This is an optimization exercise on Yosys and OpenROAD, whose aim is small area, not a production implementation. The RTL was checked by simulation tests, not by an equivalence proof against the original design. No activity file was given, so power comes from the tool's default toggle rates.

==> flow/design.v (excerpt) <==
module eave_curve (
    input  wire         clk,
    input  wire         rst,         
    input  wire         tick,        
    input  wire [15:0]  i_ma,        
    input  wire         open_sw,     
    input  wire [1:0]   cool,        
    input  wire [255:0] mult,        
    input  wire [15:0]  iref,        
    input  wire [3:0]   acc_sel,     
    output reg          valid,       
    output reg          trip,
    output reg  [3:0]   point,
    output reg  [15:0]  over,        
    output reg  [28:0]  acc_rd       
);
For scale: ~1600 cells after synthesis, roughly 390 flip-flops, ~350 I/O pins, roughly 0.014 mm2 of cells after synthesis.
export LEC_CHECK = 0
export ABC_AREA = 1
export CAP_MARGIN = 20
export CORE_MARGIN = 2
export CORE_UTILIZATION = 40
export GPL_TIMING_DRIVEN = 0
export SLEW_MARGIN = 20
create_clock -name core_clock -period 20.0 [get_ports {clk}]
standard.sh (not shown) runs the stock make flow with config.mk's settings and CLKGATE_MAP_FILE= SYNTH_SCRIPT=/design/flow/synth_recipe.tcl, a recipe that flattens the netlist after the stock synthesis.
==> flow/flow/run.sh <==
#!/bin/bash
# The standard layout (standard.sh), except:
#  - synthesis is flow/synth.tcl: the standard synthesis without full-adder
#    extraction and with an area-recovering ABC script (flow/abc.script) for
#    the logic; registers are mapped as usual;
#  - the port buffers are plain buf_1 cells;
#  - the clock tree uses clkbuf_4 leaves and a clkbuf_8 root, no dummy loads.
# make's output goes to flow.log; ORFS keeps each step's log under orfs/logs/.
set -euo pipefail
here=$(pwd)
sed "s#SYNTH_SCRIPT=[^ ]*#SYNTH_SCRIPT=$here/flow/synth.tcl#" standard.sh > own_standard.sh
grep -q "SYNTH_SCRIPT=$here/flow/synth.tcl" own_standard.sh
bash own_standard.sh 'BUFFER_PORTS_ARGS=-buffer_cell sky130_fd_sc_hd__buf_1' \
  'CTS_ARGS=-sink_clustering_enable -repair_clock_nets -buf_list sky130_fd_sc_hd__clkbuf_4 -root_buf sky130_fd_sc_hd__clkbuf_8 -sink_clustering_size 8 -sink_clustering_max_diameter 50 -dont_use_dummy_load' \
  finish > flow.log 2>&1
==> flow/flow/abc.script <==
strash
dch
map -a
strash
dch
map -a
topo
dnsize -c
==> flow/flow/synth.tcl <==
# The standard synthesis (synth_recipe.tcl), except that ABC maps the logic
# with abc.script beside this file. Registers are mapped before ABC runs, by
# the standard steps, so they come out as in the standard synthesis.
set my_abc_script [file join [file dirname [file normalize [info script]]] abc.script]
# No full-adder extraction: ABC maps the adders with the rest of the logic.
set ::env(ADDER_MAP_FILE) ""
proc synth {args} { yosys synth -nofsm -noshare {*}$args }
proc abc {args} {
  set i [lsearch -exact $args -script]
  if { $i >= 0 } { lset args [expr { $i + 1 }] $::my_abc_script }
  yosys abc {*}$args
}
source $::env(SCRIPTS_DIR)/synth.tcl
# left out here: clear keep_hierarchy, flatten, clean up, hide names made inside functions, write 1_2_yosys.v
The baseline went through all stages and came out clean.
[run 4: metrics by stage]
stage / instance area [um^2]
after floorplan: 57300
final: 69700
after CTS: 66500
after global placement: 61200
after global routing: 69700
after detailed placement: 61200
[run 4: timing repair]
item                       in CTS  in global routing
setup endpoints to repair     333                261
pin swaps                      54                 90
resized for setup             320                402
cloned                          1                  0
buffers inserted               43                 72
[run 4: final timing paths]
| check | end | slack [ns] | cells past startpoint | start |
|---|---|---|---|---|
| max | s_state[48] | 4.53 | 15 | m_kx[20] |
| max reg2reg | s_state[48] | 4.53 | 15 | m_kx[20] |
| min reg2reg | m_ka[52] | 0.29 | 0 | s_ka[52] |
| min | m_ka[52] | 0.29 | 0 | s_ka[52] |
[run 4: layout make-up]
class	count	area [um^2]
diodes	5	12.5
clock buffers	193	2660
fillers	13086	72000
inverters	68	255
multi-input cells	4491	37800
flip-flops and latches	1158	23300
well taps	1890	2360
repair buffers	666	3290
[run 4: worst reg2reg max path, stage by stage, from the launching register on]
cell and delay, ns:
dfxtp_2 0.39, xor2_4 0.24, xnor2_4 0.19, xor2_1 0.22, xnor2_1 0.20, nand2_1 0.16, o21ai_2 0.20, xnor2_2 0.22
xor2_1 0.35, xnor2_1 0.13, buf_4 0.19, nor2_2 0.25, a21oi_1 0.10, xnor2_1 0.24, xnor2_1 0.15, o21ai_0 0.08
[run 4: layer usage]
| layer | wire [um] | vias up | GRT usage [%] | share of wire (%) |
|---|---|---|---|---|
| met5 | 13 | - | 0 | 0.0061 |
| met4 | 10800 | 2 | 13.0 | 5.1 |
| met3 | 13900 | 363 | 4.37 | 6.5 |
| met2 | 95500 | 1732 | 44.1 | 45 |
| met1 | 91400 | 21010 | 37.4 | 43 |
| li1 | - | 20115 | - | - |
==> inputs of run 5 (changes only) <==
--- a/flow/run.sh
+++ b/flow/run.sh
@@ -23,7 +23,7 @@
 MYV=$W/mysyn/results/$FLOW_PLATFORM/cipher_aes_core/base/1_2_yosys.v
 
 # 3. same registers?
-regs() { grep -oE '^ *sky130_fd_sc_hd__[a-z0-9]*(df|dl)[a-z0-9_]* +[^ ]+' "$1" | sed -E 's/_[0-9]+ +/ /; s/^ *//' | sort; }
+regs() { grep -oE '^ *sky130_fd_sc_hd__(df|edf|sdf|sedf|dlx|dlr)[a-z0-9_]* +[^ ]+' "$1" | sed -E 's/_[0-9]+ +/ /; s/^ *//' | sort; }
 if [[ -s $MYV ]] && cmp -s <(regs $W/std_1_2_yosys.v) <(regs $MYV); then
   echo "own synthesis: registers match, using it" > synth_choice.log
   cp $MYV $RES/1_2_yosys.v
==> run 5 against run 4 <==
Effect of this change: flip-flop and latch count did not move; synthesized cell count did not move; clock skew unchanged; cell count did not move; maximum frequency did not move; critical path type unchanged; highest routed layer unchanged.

***

§ **Exercise requirements**
Looking at the records above, return exactly the lines from the line with "4.37 | 6.5 |" to the line with "# 3. same registers?", both ends included.

§ **Answer box**
| met3 | 13900 | 363 | 4.37 | 6.5 |
| met2 | 95500 | 1732 | 44.1 | 45 |
| met1 | 91400 | 21010 | 37.4 | 43 |
| li1 | - | 20115 | - | - |
==> inputs of run 5 (changes only) <==
--- a/flow/run.sh
+++ b/flow/run.sh
@@ -23,7 +23,7 @@
 MYV=$W/mysyn/results/$FLOW_PLATFORM/cipher_aes_core/base/1_2_yosys.v
 
 # 3. same registers?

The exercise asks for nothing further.